Sejak tahun 2017, El Mencho telah beberapa kali didakwa di Pengadilan Distrik AS untuk Distrik Columbia. Dakwaan terbaru yang diterimanya pada 5 April 2022 mencakup konspirasi dan distribusi metamfetamin, kokain, dan fentanyl untuk tujuan impor ilegal ke AS, penggunaan senjata api dalam tindak pidana narkotika, serta pelanggaran Undang-Undang Penindakan Gembong Narkoba karena memimpin organisasi kriminal yang berkelanjutan.
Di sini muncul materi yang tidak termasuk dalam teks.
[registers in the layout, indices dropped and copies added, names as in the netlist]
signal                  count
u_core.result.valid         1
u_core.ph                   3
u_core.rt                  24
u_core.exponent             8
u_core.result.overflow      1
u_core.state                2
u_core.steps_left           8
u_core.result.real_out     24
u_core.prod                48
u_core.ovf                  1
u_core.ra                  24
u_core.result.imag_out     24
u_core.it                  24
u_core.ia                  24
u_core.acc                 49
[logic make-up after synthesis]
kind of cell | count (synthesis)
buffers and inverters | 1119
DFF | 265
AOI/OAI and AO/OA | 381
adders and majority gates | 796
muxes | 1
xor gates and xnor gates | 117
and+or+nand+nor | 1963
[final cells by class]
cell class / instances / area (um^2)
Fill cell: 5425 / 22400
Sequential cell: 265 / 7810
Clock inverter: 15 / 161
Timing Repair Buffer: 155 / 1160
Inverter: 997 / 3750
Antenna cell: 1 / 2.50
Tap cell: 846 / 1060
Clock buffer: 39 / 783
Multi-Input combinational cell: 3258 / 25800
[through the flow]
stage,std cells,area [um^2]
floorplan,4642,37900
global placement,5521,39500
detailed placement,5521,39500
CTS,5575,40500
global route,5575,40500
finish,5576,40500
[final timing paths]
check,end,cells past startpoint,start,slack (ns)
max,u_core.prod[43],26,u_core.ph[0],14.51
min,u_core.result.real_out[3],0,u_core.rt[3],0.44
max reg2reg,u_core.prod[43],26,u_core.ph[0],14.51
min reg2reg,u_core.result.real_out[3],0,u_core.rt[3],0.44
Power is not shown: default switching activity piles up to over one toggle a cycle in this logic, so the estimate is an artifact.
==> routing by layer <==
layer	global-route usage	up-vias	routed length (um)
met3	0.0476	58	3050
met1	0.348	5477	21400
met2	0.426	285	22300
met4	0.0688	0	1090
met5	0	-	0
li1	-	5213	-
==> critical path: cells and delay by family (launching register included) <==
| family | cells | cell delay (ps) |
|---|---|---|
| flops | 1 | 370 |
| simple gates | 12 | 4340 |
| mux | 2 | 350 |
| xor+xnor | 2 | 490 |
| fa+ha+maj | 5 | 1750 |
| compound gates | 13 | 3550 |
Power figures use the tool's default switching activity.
<file path="config.mk">
export PLATFORM = sky130hd
export DESIGN_NAME = raw_track_format_scanner_core_flat
export DESIGN_NICKNAME = d
export VERILOG_FILES = /design/src/rtl/core/rtfs_pkg.sv /design/src/rtl/core/rtfs_ifs.sv /design/src/rtl/core/rtfs_cfg_regs.sv /design/src/rtl/core/rtfs_scan_engine.sv /design/src/rtl/core/raw_track_format_scanner_core.sv /design/src/flat_wrapper.sv
export SDC_FILE = /design/constraint.sdc
export NUM_CORES = 1
export LEC_CHECK = 0
export CAP_MARGIN = 10
export CORE_UTILIZATION = 30
export DETAILED_ROUTE_END_ITERATION = 10
export DONT_BUFFER_PORTS = 1
export PLACE_DENSITY = 0.53
export SLEW_MARGIN = 20
export SYNTH_ARGS = -nofsm -noshare
export SYNTH_HDL_FRONTEND = slang
export SYNTH_HIERARCHICAL = 1
export SYNTH_SLANG_ARGS = --single-unit
export TNS_END_PERCENT = 5
</file>
<file path="constraint.sdc">
create_clock -name clk -period 9 [get_ports clk]
set_input_delay 1.8 -clock clk [delete_from_list [all_inputs] [get_ports clk]]
set_output_delay 1.8 -clock clk [all_outputs]
set_load 0.01 [all_outputs]
</file>
### src/hw/rtl/tcw_pkg.sv
// Shared constants, types and helpers for the text console writer.
package tcw_pkg;

	localparam int COLUMNS  = 80;
	localparam int ROWS     = 25;
	localparam int CELLS    = COLUMNS * ROWS;
	localparam int COL_W    = $clog2(COLUMNS);
	localparam int ROW_W    = $clog2(ROWS);
	localparam int ADDR_W   = $clog2(CELLS);
	localparam int CELL_W   = 16;
	localparam int TAB_STOP = 8;
	localparam int TCNT_W   = 4;

	localparam logic [7:0]        ATTR_RESET   = 8'h07;
	localparam logic [7:0]        CH_SPACE     = 8'h20;
	localparam logic [7:0]        CH_NEWLINE   = 8'h0A;
	localparam logic [7:0]        CH_BACKSPACE = 8'h08;
	localparam logic [7:0]        CH_TAB       = 8'h09;
	localparam logic [CELL_W-1:0] RESET_CELL   = 16'h0720;

	localparam logic [1:0] MODE_WRITE = 2'd0;
	localparam logic [1:0] MODE_CLEAR = 2'd1;
	localparam logic [1:0] MODE_READ  = 2'd2;
	localparam logic [1:0] MODE_NOP   = 2'd3;

	localparam logic [1:0] REG_ATTR = 2'd0;

	typedef enum logic [3:0] {
		ST_INIT,
		ST_IDLE,
		ST_WRITE,
		ST_BSPACE,
		ST_SCROLL,
		ST_SCRL_END,
		ST_CLEAR,
		ST_READ,
		ST_RWAIT,
		ST_DONE
	} tcw_state_t;

	typedef struct packed {
		logic [6:0]  cursor_col;
		logic [4:0]  cursor_row;
		logic [10:0] cursor_linear;
		logic        scrolled;
		logic [15:0] cell_word;
	} tcw_result_t;

	typedef struct packed {
		logic              we;
		logic [ADDR_W-1:0] waddr;
		logic [CELL_W-1:0] wdata;
		logic [ADDR_W-1:0] raddr;
	} tcw_mem_req_t;

	function automatic logic [CELL_W-1:0] blank_cell(input logic [7:0] attr);
		return {attr, CH_SPACE};
	endfunction

endpackage
## src/rtl/cover_sensor_event_qualifier_top_assert.svh

```systemverilog
`ifndef COVER_SENSOR_EVENT_QUALIFIER_TOP_ASSERT_SVH
`define COVER_SENSOR_EVENT_QUALIFIER_TOP_ASSERT_SVH

// same-cycle implication, checked out of reset
`define CSEVQ_ASSERT_IMPL(name, pre, post, msg) \
  name: assert property (@(posedge clk_i) disable iff (!rst_ni) (pre) |-> (post)) \
    else $error(msg);

// next-cycle implication, checked out of reset
`define CSEVQ_ASSERT_NEXT(name, pre, post, msg) \
  name: assert property (@(posedge clk_i) disable iff (!rst_ni) (pre) |=> (post)) \
    else $error(msg);

`endif

```

## src/rtl/csevq_pkg.sv

```systemverilog
package csevq_pkg;

  localparam int unsigned TIMER_BITS = 16;
  localparam int unsigned CFG_BITS   = 16;
  localparam int unsigned IDX_BITS   = 2;

  localparam logic [TIMER_BITS-1:0] TIMER_MAX = '1;

  localparam logic [CFG_BITS-1:0] DEBOUNCE_DEFAULT = 16'd50;
  localparam logic [CFG_BITS-1:0] HOLD_OFF_DEFAULT = 16'd3000;

  localparam logic ST_OPEN   = 1'b0;
  localparam logic ST_CLOSED = 1'b1;

  typedef enum logic [1:0] {
    OP_TICK    = 2'd0,
    OP_SUSPEND = 2'd1,
    OP_RESUME  = 2'd2,
    OP_INIT    = 2'd3
  } csevq_op_e;

  typedef enum logic [1:0] {
    EV_NONE   = 2'd0,
    EV_OPENED = 2'd1,
    EV_CLOSED = 2'd2
  } csevq_event_e;

  typedef enum logic [IDX_BITS-1:0] {
    REG_BOARD_SUPPORTED = 2'd0,
    REG_CLOSE_DEBOUNCE  = 2'd1,
    REG_HOLD_OFF        = 2'd2
  } csevq_reg_e;

  typedef struct packed {
    logic                board_supported;
    logic [CFG_BITS-1:0] close_debounce_ms;
    logic [CFG_BITS-1:0] hold_off_ms;
  } csevq_cfg_t;

  typedef struct packed {
    csevq_event_e event_res;
    logic         reported_closed;
    logic         wake_enabled;
    logic         edge_rising;
    logic         button_reset_enabled;
    logic         woke_by_sensor;
  } csevq_result_t;

  // saturates a delay setting into the timer width
  function automatic logic [TIMER_BITS-1:0] timer_load(logic [CFG_BITS-1:0] v);
    logic [31:0] wide;
    wide = 32'(v);
    if (wide > 32'(TIMER_MAX)) begin
      return TIMER_MAX;
    end
    return TIMER_BITS'(wide);
  endfunction

endpackage

```

## src/rtl/csevq_cfg.sv

```systemverilog
module csevq_cfg
  import csevq_pkg::*;
(
  input  logic                clk_i,
  input  logic                rst_ni,
  input  logic                wr_en_i,
  input  logic [IDX_BITS-1:0] wr_index_i,
  input  logic [CFG_BITS-1:0] wr_data_i,
  output csevq_cfg_t          cfg_o
);

  csevq_cfg_t cfg_q, cfg_d;

  always_comb begin
    cfg_d = cfg_q;
    if (wr_en_i) begin
      unique case (wr_index_i)
        REG_BOARD_SUPPORTED: cfg_d.board_supported   = wr_data_i[0];
        REG_CLOSE_DEBOUNCE:  cfg_d.close_debounce_ms = wr_data_i;
        REG_HOLD_OFF:        cfg_d.hold_off_ms       = wr_data_i;
        default:             cfg_d = cfg_q;
      endcase
    end
  end

  always_ff @(posedge clk_i or negedge rst_ni) begin
    if (!rst_ni) begin
      cfg_q.board_supported   <= 1'b1;
      cfg_q.close_debounce_ms <= DEBOUNCE_DEFAULT;
      cfg_q.hold_off_ms       <= HOLD_OFF_DEFAULT;
    end else begin
      cfg_q <= cfg_d;
    end
  end

  assign cfg_o = cfg_q;

endmodule

```

## src/rtl/csevq_core.sv

```systemverilog
`include "cover_sensor_event_qualifier_top_assert.svh"

module csevq_core
  import csevq_pkg::*;
(
  input  logic          clk_i,
  input  logic          rst_ni,
  input  logic          step_i,
  input  csevq_op_e     op_i,
  input  logic          level_i,
  input  csevq_cfg_t    cfg_i,
  output csevq_result_t result_o
);

  typedef struct packed {
    logic                  reported_state;
    logic                  last_level;
    logic                  recent_open;
    logic [TIMER_BITS-1:0] close_timer;
    logic                  close_pending;
    logic [TIMER_BITS-1:0] open_timer;
    logic                  open_pending;
    logic                  wake_on;
    logic                  trigger_rising;
    logic                  button_reset_on;
    logic                  event_seen;
    logic                  resume_by_sensor;
  } state_t;

  state_t       state_q, state_d;
  csevq_event_e ev;
  logic         close_new, open_new, bs;

  assign bs = cfg_i.board_supported;

  always_comb begin
    state_d   = state_q;
    ev        = EV_NONE;
    close_new = 1'b0;
    open_new  = 1'b0;
    unique case (op_i)
      OP_TICK: begin
        if ((level_i != state_q.last_level) && bs) begin
          if (level_i) begin
            state_d.button_reset_on = 1'b0;
            state_d.trigger_rising  = 1'b1;
            state_d.wake_on         = 1'b1;
            state_d.open_pending    = 1'b0;
            state_d.open_timer      = '0;
            state_d.close_timer     = timer_load(state_q.recent_open ?
                                                 cfg_i.hold_off_ms : cfg_i.close_debounce_ms);
            state_d.close_pending   = 1'b1;
            close_new               = 1'b1;
          end else begin
            state_d.close_pending = 1'b0;
            state_d.close_timer   = '0;
            if (state_q.reported_state != ST_OPEN) begin
              state_d.reported_state = ST_OPEN;
              ev                     = EV_OPENED;
            end
            state_d.recent_open     = 1'b1;
            state_d.open_timer      = timer_load(cfg_i.hold_off_ms);
            state_d.open_pending    = 1'b1;
            open_new                = 1'b1;
            state_d.trigger_rising  = 1'b0;
            state_d.wake_on         = 1'b0;
            state_d.button_reset_on = 1'b1;
          end
          state_d.event_seen = 1'b1;
        end
        state_d.last_level = level_i;

        // timers started in this tick do not count yet
        if (state_d.close_pending && !close_new) begin
          if (state_d.close_timer != '0) begin
            state_d.close_timer = state_d.close_timer - TIMER_BITS'(1);
          end
          if (state_d.close_timer == '0) begin
            state_d.close_pending = 1'b0;
            if (level_i && (state_d.reported_state == ST_OPEN)) begin
              state_d.reported_state = ST_CLOSED;
              ev                     = EV_CLOSED;
            end
          end
        end
        if (state_d.open_pending && !open_new) begin
          if (state_d.open_timer != '0) begin
            state_d.open_timer = state_d.open_timer - TIMER_BITS'(1);
          end
          if (state_d.open_timer == '0) begin
            state_d.open_pending = 1'b0;
            if (!level_i) begin
              state_d.recent_open = 1'b0;
            end
          end
        end
      end
      OP_SUSPEND: begin
        if (!level_i) begin
          state_d.trigger_rising = 1'b0;
          if (bs) begin
            state_d.wake_on = 1'b1;
          end
        end
        state_d.resume_by_sensor = 1'b0;
        state_d.event_seen       = 1'b0;
      end
      OP_RESUME: begin
        if (state_q.event_seen) begin
          state_d.resume_by_sensor = 1'b1;
          state_d.event_seen       = 1'b0;
        end else if (!level_i) begin
          state_d.trigger_rising = 1'b0;
          if (bs) begin
            state_d.wake_on = 1'b0;
          end
        end
      end
      OP_INIT: begin
        if (level_i) begin
          state_d.button_reset_on = 1'b0;
          state_d.trigger_rising  = 1'b1;
          if (bs) begin
            state_d.wake_on = 1'b1;
          end
          state_d.reported_state = ST_CLOSED;
        end else begin
          state_d.trigger_rising = 1'b0;
          if (bs) begin
            state_d.wake_on = 1'b0;
          end
          state_d.reported_state = ST_OPEN;
        end
        state_d.last_level = level_i;
      end
      default: state_d = state_q;
    endcase
  end

  always_ff @(posedge clk_i or negedge rst_ni) begin
    if (!rst_ni) begin
      state_q <= '{button_reset_on: 1'b1, default: '0};
    end else if (step_i) begin
      state_q <= state_d;
    end
  end

  assign result_o.event_res            = ev;
  assign result_o.reported_closed      = state_d.reported_state;
  assign result_o.wake_enabled         = state_d.wake_on;
  assign result_o.edge_rising          = state_d.trigger_rising;
  assign result_o.button_reset_enabled = state_d.button_reset_on;
  assign result_o.woke_by_sensor       = state_d.resume_by_sensor;

  `CSEVQ_ASSERT_IMPL(a_pending_excl, 1'b1, !(state_q.close_pending && state_q.open_pending), "close and open delays both pending")
  `CSEVQ_ASSERT_NEXT(a_close_done, step_i && (ev == EV_CLOSED), !state_q.close_pending && state_q.reported_state == ST_CLOSED, "close report left delay pending")
  `CSEVQ_ASSERT_IMPL(a_event_tick, ev != EV_NONE, op_i == OP_TICK, "event raised outside a tick")

endmodule

```

## src/rtl/cover_sensor_event_qualifier_top.sv

```systemverilog
// a request is held in the input register once accepted; its result is loaded
// into the result register when the input stage advances
// throughput: one request per cycle unless the output stalls; the state update
// is a single pass of logic; reset (asynchronous, active low) clears both stages,
// the sensor state and restores the registers to board enabled, 50 and 3000 ticks
`include "cover_sensor_event_qualifier_top_assert.svh"

module cover_sensor_event_qualifier_top
  import csevq_pkg::*;
(
  input  logic                clk_i,
  input  logic                rst_ni,
  input  logic                s_axis_tvalid,
  output logic                s_axis_tready,
  input  logic [7:0]          s_axis_tdata,   // [0] cover_closed, rest zero
  input  logic [1:0]          s_axis_tuser,   // [1:0] opcode
  output logic                m_axis_tvalid,
  input  logic                m_axis_tready,
  output logic [7:0]          m_axis_tdata,   // [1:0] event_res, [2] reported_closed,
                                              // [3] wake_enabled, [4] edge_rising,
                                              // [5] button_reset_enabled,
                                              // [6] woke_by_sensor, [7] zero
  input  logic                cfg_valid_i,
  output logic                cfg_ready_o,
  input  logic [IDX_BITS-1:0] cfg_index_i,
  input  logic [CFG_BITS-1:0] cfg_data_i
);

  logic          in_valid_q;
  csevq_op_e     in_op_q;
  logic          in_level_q;
  logic          out_valid_q;
  logic [7:0]    out_data_q;
  logic          advance;
  csevq_cfg_t    cfg;
  csevq_result_t result;

  assign cfg_ready_o = 1'b1;

  csevq_cfg u_cfg (
    .clk_i      (clk_i),
    .rst_ni     (rst_ni),
    .wr_en_i    (cfg_valid_i),
    .wr_index_i (cfg_index_i),
    .wr_data_i  (cfg_data_i),
    .cfg_o      (cfg)
  );

  // the input stage moves on when the result register is free or being drained
  assign advance       = in_valid_q && (!out_valid_q || m_axis_tready);
  assign s_axis_tready = !in_valid_q || advance;

  always_ff @(posedge clk_i or negedge rst_ni) begin
    if (!rst_ni) begin
      in_valid_q <= 1'b0;
    end else if (s_axis_tready) begin
      in_valid_q <= s_axis_tvalid;
    end
  end

  always_ff @(posedge clk_i) begin
    if (s_axis_tvalid && s_axis_tready) begin
      in_op_q    <= csevq_op_e'(s_axis_tuser);
      in_level_q <= s_axis_tdata[0];
    end
  end

  csevq_core u_core (
    .clk_i    (clk_i),
    .rst_ni   (rst_ni),
    .step_i   (advance),
    .op_i     (in_op_q),
    .level_i  (in_level_q),
    .cfg_i    (cfg),
    .result_o (result)
  );

  always_ff @(posedge clk_i or negedge rst_ni) begin
    if (!rst_ni) begin
      out_valid_q <= 1'b0;
    end else if (advance) begin
      out_valid_q <= 1'b1;
    end else if (m_axis_tready) begin
      out_valid_q <= 1'b0;
    end
  end

  always_ff @(posedge clk_i) begin
    if (advance) begin
      out_data_q <= {1'b0, result.woke_by_sensor, result.button_reset_enabled,
                     result.edge_rising, result.wake_enabled, result.reported_closed,
                     result.event_res};
    end
  end

  assign m_axis_tvalid = out_valid_q;
  assign m_axis_tdata  = out_data_q;

  `CSEVQ_ASSERT_NEXT(a_advance_loads, advance, out_valid_q, "result register missed a request")
  `CSEVQ_ASSERT_IMPL(a_closed_report, out_valid_q && (out_data_q[1:0] == EV_CLOSED), out_data_q[2], "closed report without closed state")
  `CSEVQ_ASSERT_IMPL(a_opened_report, out_valid_q && (out_data_q[1:0] == EV_OPENED), !out_data_q[2], "opened report with closed state")

endmodule

```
Tahun lalu, pencarian oleh keluarga korban orang hilang menemukan tumpukan sepatu, pakaian, dan fragmen tulang di lokasi yang kemudian diidentifikasi sebagai tempat perekrutan dan pelatihan milik kartel Jalisco.
Kematian El Mencho menandai awal baru dalam perang melawan kartel narkoba di Meksiko, dengan dampak langsung berupa peningkatan kekerasan dan ketidakstabilan di berbagai wilayah negara tersebut.